Undicesimo appuntamento del ciclo
“Prima delle prime”
Stagione 2017/2018
Amici della Scala – Teatro alla Scala
AIDA
di Giuseppe Verdi
libretto di Antonio Ghislanzoni
Teatro alla Scala – Ridotto dei Palchi “A. Toscanini”
Giovedì 3 maggio 2018 ore 18
Celeste e dolce, Aida, da 147 anni avanza trionfalmente nel mondo della musica attraversando i teatri più prestigiosi di tutto il mondo, arene immense, piccoli palcoscenici “bomboniera” come quello di Busseto.
E Aida ritorna alla Scala nel leggendario allestimento datato 1963, ma ancora vitale ed entusiasmante, di Franco Zeffirelli, al quale il Teatro vuole rendere omaggio in occasione dei suoi 95 anni.
Aida è una delle opere più famose di Verdi; ha una grande forza profetica segnando nel percorso verdiano un’importante svolta rispetto alle opere precedenti.
Un aneddoto.

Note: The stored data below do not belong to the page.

--- config.mk ---
export PLATFORM = sky130hd
export DESIGN_NAME = adc_code_fmt
export DESIGN_NICKNAME = d
export VERILOG_FILES = /design/src/rtl/adc_fmt_pkg.sv /design/src/rtl/code_shaper.sv /design/src/rtl/align_pipe.sv /design/src/rtl/out_stage.sv /design/src/rtl/adc_code_fmt.sv
export SDC_FILE = /design/constraint.sdc
export NUM_CORES = 1
export LEC_CHECK = 0
export ABC_AREA = 0
export ABC_CLOCK_PERIOD_IN_PS = 900
export CORE_MARGIN = 3
export CORE_UTILIZATION = 52
export DETAILED_ROUTE_END_ITERATION = 10
export GPL_ROUTABILITY_DRIVEN = 0
export PLACE_DENSITY = 0.74
export SLEW_MARGIN = 20
export SYNTH_ARGS = -nofsm -noshare
export SYNTH_HDL_FRONTEND = slang
export SYNTH_SLANG_ARGS = --single-unit
--- constraint.sdc ---
create_clock -name clk -period 0.9 [get_ports clk]
set_clock_uncertainty 0.2 [all_clocks]
set_input_delay 0.225 -clock clk [delete_from_list [all_inputs] [get_ports clk]]
set_output_delay 0.225 -clock clk [all_outputs]
set_load 0.03 [all_outputs]
--- src/rtl/adc_fmt_pkg.sv ---
`timescale 1ns/1ps
package adc_fmt_pkg;
   localparam int unsigned CODE_W_DEF  = 13;
   localparam int unsigned LATENCY_DEF = 12;

   typedef enum logic {
      FMT_OFFSET = 1'b0,
      FMT_TWOS   = 1'b1
   } fmt_e;
endpackage

--- src/rtl/code_shaper.sv ---
`timescale 1ns/1ps
// Saturation of out-of-range samples followed by format conversion.
module code_shaper
   import adc_fmt_pkg::*;
#(
   parameter int unsigned W = CODE_W_DEF
) (
   input  logic [W-1:0] raw_i,
   input  logic         over_i,
   input  logic         under_i,
   input  fmt_e         fmt_i,
   output logic [W-1:0] code_o,
   output logic         flag_o
);
   localparam logic [W-1:0] FULL_CODE = {W{1'b1}};
   localparam logic [W-1:0] ZERO_CODE = '0;
   localparam logic [W-1:0] MSB_MASK  = {1'b1, {(W-1){1'b0}}};

   generate
      if (W < 2) begin : g_bad_width
         $error("code_shaper: W must be at least 2");
      end
   endgenerate

   logic [W-1:0] sat_code;

   // over-range has priority over under-range
   always_comb begin
      if (over_i)       sat_code = FULL_CODE;
      else if (under_i) sat_code = ZERO_CODE;
      else              sat_code = raw_i;
   end

   always_comb begin
      code_o = (fmt_i == FMT_TWOS) ? (sat_code ^ MSB_MASK) : sat_code;
      flag_o = over_i | under_i;
   end
endmodule

--- src/rtl/align_pipe.sv ---
`timescale 1ns/1ps
// Fixed-latency delay line with synchronous clear.
module align_pipe #(
   parameter int unsigned W     = 14,
   parameter int unsigned DEPTH = 12
) (
   input  logic         clk,
   input  logic         rst_n,
   input  logic         clr_i,
   input  logic [W-1:0] d_i,
   output logic [W-1:0] first_o,
   output logic [W-1:0] q_o
);
   generate
      if (DEPTH < 1) begin : g_bad_depth
         $error("align_pipe: DEPTH must be at least 1");
      end
   endgenerate

   logic [W-1:0] stage_q [DEPTH];

   generate
      for (genvar i = 0; i < DEPTH; i++) begin : g_stage
         logic [W-1:0] stage_d;
         if (i == 0) begin : g_head
            assign stage_d = d_i;
         end else begin : g_body
            assign stage_d = stage_q[i-1];
         end
         always_ff @(posedge clk or negedge rst_n) begin
            if (!rst_n)     stage_q[i] <= '0;
            else if (clr_i) stage_q[i] <= '0;
            else            stage_q[i] <= stage_d;
         end
      end
   endgenerate

   assign first_o = stage_q[0];
   assign q_o     = stage_q[DEPTH-1];
endmodule

--- src/rtl/out_stage.sv ---
`timescale 1ns/1ps
// Power-down forcing and pad enable for the data bus.
module out_stage #(
   parameter int unsigned W = 13
) (
   input  logic         clk,
   input  logic         power_down_i,
   input  logic         out_dis_i,
   input  logic [W-1:0] code_i,
   input  logic         flag_i,
   output logic [W-1:0] data_o,
   output logic         flag_o,
   output logic         oe_o,
   output logic         dclk_o
);
   always_comb begin
      data_o = power_down_i ? '0 : code_i;
      flag_o = power_down_i ? 1'b0 : flag_i;
      oe_o   = ~out_dis_i;   // disable wins over power-down
   end

   assign dclk_o = ~clk;
endmodule

--- src/rtl/adc_code_fmt.sv ---
`timescale 1ns/1ps
module adc_code_fmt
   import adc_fmt_pkg::*;
#(
   parameter int unsigned CODE_W  = CODE_W_DEF,
   parameter int unsigned LATENCY = LATENCY_DEF
) (
   input  logic              clk,
   input  logic              rst_n,
   input  logic              power_down,
   input  logic              out_dis,
   input  logic              twos_sel,
   input  logic [CODE_W-1:0] raw_code,
   input  logic              over_rng,
   input  logic              under_rng,
   output logic [CODE_W-1:0] data_out,
   output logic              data_oe,
   output logic              oor_flag,
   output logic              dclk_out
);
   localparam int unsigned PW = CODE_W + 1;
   localparam logic [CODE_W-1:0] MSB_MASK = {1'b1, {(CODE_W-1){1'b0}}};
   localparam logic [CODE_W-1:0] ALL_ONES = {CODE_W{1'b1}};

   generate
      if (LATENCY < 1) begin : g_bad_lat
         $error("adc_code_fmt: LATENCY must be at least 1");
      end
   endgenerate

   fmt_e              fmt_sel;
   logic [CODE_W-1:0] shaped_code;
   logic              shaped_flag;
   logic [PW-1:0]     first_q;
   logic [PW-1:0]     last_q;

   assign fmt_sel = twos_sel ? FMT_TWOS : FMT_OFFSET;

   code_shaper #(.W(CODE_W)) shaper_i (
      .raw_i   (raw_code),
      .over_i  (over_rng),
      .under_i (under_rng),
      .fmt_i   (fmt_sel),
      .code_o  (shaped_code),
      .flag_o  (shaped_flag)
   );

   align_pipe #(.W(PW), .DEPTH(LATENCY)) pipe_i (
      .clk     (clk),
      .rst_n   (rst_n),
      .clr_i   (power_down),
      .d_i     ({shaped_flag, shaped_code}),
      .first_o (first_q),
      .q_o     (last_q)
   );

   out_stage #(.W(CODE_W)) drive_i (
      .clk          (clk),
      .power_down_i (power_down),
      .out_dis_i    (out_dis),
      .code_i       (last_q[CODE_W-1:0]),
      .flag_i       (last_q[CODE_W]),
      .data_o       (data_out),
      .flag_o       (oor_flag),
      .oe_o         (data_oe),
      .dclk_o       (dclk_out)
   );

   // in-range samples enter the pipe with only the MSB possibly flipped
   a_r2_fmt_in_range: assert property (@(posedge clk) disable iff (!rst_n)
      ($past(rst_n) && !$past(power_down) && !$past(over_rng) && !$past(under_rng))
      |-> (first_q == {1'b0, $past(raw_code) ^ ($past(twos_sel) ? MSB_MASK : '0)}));

   // over-range saturates before the format conversion
   a_r3_over_full: assert property (@(posedge clk) disable iff (!rst_n)
      ($past(rst_n) && !$past(power_down) && $past(over_rng))
      |-> (first_q == {1'b1, ALL_ONES ^ ($past(twos_sel) ? MSB_MASK : '0)}));

   // outputs quiet during power-down
   a_r8_pd_quiet: assert property (@(posedge clk) disable iff (!rst_n)
      power_down |-> (data_out == '0 && !oor_flag));

   // an edge with power-down leaves the pipe end cleared
   a_r8_pipe_cleared: assert property (@(posedge clk) disable iff (!rst_n)
      ($past(rst_n) && $past(power_down)) |-> (last_q == '0));
endmodule

# Yosys cells after proc, flatten, opt, wreduce, memory -nomap -nowiden
# Cells that the tools add are included.
[op_classes]
n_mux = 18
bitwise = 4
[op_table]
columns = ["op", "n"]
rows = [
  ["14-bit 2-to-1 mux", 12],
  ["13-bit 2-to-1 mux", 4],
  ["1-bit inverter", 3],
  ["1-bit 2-to-1 mux", 2],
  ["1-bit bitwise OR", 1],
]
[word_totals]
reg_bits = 168
input_bits = 20
out_inout_bits = 16
word_cells = 34

# Logic depth before layout (Yosys ltp)
[depth]
depth_word = 5
depth_mapped = 4

# Modules after synthesis
# From an unflattened synthesis, not the netlist that was laid out.
[unflattened]
cells_unflattened = 389
area_unflattened_um2 = 5627.9
[by_module_without_submodules]
columns = ["mod", "instances", "cells_each", "area_per_inst_um2", "seq_area_each_um2"]
rows = [
  ["align_pipe", 1, 354, 5350.1, 4204.0],
  ["code_shaper", 1, 18, 142.6, 0.0],
  ["out_stage", 1, 17, 135.1, 0.0],
]

==> impl_metrics.csv <==
group,metric,value,unit
run_status,outcome,"finished with violations",
run_status,failed_checks,"hold timing, setup timing",
detailed_routing,first_pass_iters,5,
yosys,ys_ff_latch,168,
yosys,syn-num-nets,411,
power_and_ir_drop,max-vdd-ir-drop,0.001533,V
global_routing,gr-usage-all-layers,14.42,%
sta,period_minus_slack,1352,ps
global_routing,grt_pass1_wl,12.83,mm
detailed_routing,viasPerCell,4.600,
clock_tree,cts_inserted_buffers,17,
power_and_ir_drop,power.switching,3.820,mW
placement,dp.cells,564,
critical_path,crit_buf_inv,1,
floorplan,io_pins,36,
run,drv_cap,0,
floorplan,coreArea,10040,sq um
placement,port_buffers,35,
critical_path,reg2reg_to,"pipe_i.g_stage[10].stage_d[12]$_DFF_PN0_",
placement,place.detailed.hpwl,4.242,mm
yosys,synthMostInstantiatedCell,"nor2b_1",
floorplan,fp.dieH,109.0,um
power_and_ir_drop,p_seq_share,46.3,%
power_and_ir_drop,p_clk_share,49.2,%
sta,post-route-period-util,150.2,%
critical_path,crit_path_max_fanout,1,
detailed_routing,drc_errors,0,
critical_path,crit_arrival,930,ps
critical_path,cp-startpoint,"pipe_i.q_o[5]$_DFF_PN0_",
yosys,yosysSeqAreaShare,76.24,%
critical_path,r2r-start,"pipe_i.g_stage[9].stage_d[12]$_DFF_PN0_",
sta,maxSlewHeadroom,80.83,%
power_and_ir_drop,leakage,3.540,nW
yosys,synth.distinct_cells,8,
critical_path,path_cells,"nor2b_4 -> buf_6",
sta,clock.fmax,739.6,MHz
sta,whs,-288.0,ps
global_routing,grt_pass1_vias,2808,
yosys,ys_async_sr_fraction,100.0,%
yosys,postSynthAreaPerCell,14.10,sq um
sta,drv_slew,0,
yosys,synth_edf_count,0,
critical_path,ff2ff_setup_slack,-280,ps
yosys,yosys.area.top_type,"dfrtp_1",
clock_tree,tritoncts,"done",
critical_path,endpoint,"data_out[5]",
final_layout,antenna_cells,0,
yosys,yosys_warnings,0,
placement,dp_slack,-719.9,ps
sta,tns,-8970,ps
floorplan,fp.dieArea,11880,sq um
final_layout,final_layout_size_suffix_gt1_share,23.13,%
floorplan,die_x,109.0,um
critical_path,critPathTopFamily,"flip-flops",
sta,setup_ws,-452.0,ps
clock_tree,path_clk_slew,70,ps
final_layout,fin_nets,487,
critical_path,slowest_delay,370,ps
final_layout,syn_to_final_growth,31.00,%
detailed_routing,drt-total-wl,7.943,mm
global_routing,grt_max_degree,45,
detailed_routing,drt-initial-drc-count,80,
detailed_routing,avgRoutedWirePerCell,12.96,um
yosys,synthCells,391,
power_and_ir_drop,switching_share,23.01,%
critical_path,cpMaxStageDelayCell,"dfrtp_1",
power_and_ir_drop,cellPowerDensity,2298,nW/um^2
min_path,hold_path_class,"input pin to async pin",
critical_path,crit_path_end_kind,"output port",
detailed_routing,vias,2820,
global_routing,antenna_found_initial,0,
clock_tree,ctsHtreeMaxLevel,4,
critical_path,r2r_cells,1,
sta,tightest_slew,287.5,ps
critical_path,startpoint_type,"flop",
critical_path,cp_num_cells,2,
yosys,yosys_most_used_dff,"dfrtp_1",
detailed_routing,postRouteAntennaNets,0,
power_and_ir_drop,p_comb_share,4.5,%
critical_path,crit_type,"flop to output port",
clock_tree,clk_path_buf_depth,2,
yosys,netlist_area,5514,sq um
global_routing,grt_overflow,0,
sta,grt_setup_unrepaired,"true",
yosys,yosysTopAreaCellShare,76.24,%
sta,hold_viol,117,
floorplan,rows,36,
sta,setup_viol,35,
clock_tree,clk_latency,690,ps
floorplan,start_util,54.90,%
critical_path,required,470,ps
yosys,synth_common_cells,"169 x nor2b_1, 168 x dfrtp_1, 21 x buf_2",
clock_tree,cts-root-buf,"clkbuf_8",
yosys,yosys-top-cells-area,"dfrtp_1 76%, nor2b_1 19%, buf_2 1.9%",
power_and_ir_drop,internal_power,12.78,mW
final_layout,instances_no_fill,613,
==> layout make-up <==
type	count	area (sq um)
clock buffers	31	579.3
clock inverters	13	116.4
fillers	631	2821
inverters	2	23.77
multi-input cells	198	1325
flip-flops and latches	168	4204
well taps	133	166.4
repair buffers	68	808.3
==> state kept, by name, indices dropped and copies added, names as in the netlist <==
name and flops:
pipe_i.first_o 14, pipe_i.q_o 14, pipe_i.g_stage.stage_d 140
==> cells by family (layout without fill, tap and decap cells) <==
group	Yosys count	count (layout)	synth area share (%)
compound gates	13	13	1.180
buf+inv	25	114	2.178
flops	168	168	76.24
mux	1	1	0.2042
simple gates	184	184	20.19
==> power by group through the flow <==
stage / clock [mW] / sequential (mW) / combinational (mW)
finish: 8.17 / 7.69 / 0.741
global route: 8.69 / 7.70 / 0.829
CTS: 7.55 / 7.69 / 0.696
detailed placement: 0.215 / 7.83 / 0.688
global placement: 0.215 / 7.83 / 0.660
floorplan: 0.130 / 7.83 / 0.293
==> placed cells by master (no fill, tap or decap), drive strengths merged <==
| cell type | count |
|---|---|
| dlygate4sd2 | 3 |
| dlymetal6s4s | 1 |
| clkinvlp | 1 |
| clkdlybuf4s50 | 12 |
| dlygate4sd3 | 4 |
| clkdlybuf4s15 | 1 |
| nor2 | 15 |
| buf | 56 |
| clkbuf | 22 |
| dfrtp | 168 |
| a21oi | 13 |
| clkinv | 2 |
| mux2 | 1 |
| nor2b | 169 |
| inv | 12 |
==> worst min-delay path, cell delays in order <==
cell and delay [ps]:
dlymetal6s4s_1 320, clkbuf_16 240, buf_12 150
==> per-layer routing <==
layer  GRT usage (%)  vias up  part of all wire, %
li1                -     1344                    -
met1           17.80     1412                   43
met2           23.38       56                   52
met3           4.737        8                  4.0
met4           6.222        0                 0.89
met5               0        -                    0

Cosa rispose Verdi – che amava le sue opere come fossero figli – a Ferdinand Hiller, compositore e critico musicale tedesco, che gli chiedeva a quale delle due opere, Don Carlo e Aida, desse la preferenza?
“Sono un po’ imbarazzato… nonostante vi dirò: nel Don Carlo c’è forse qualche pezzo di maggior valore che nell’Aida, ma nell’Aida c’è più mordente e più (perdonatemi la parola) più teatralità e non intendete Teatralità nel senso volgare.”
Nell’incontro “Da un’ipotesi archeologica a un dramma di intimità e poteri”, con ascolti, parla di Aida Daniela Goldin Folena, professore ordinario di Storia del melodramma all’Università degli Studi di Padova.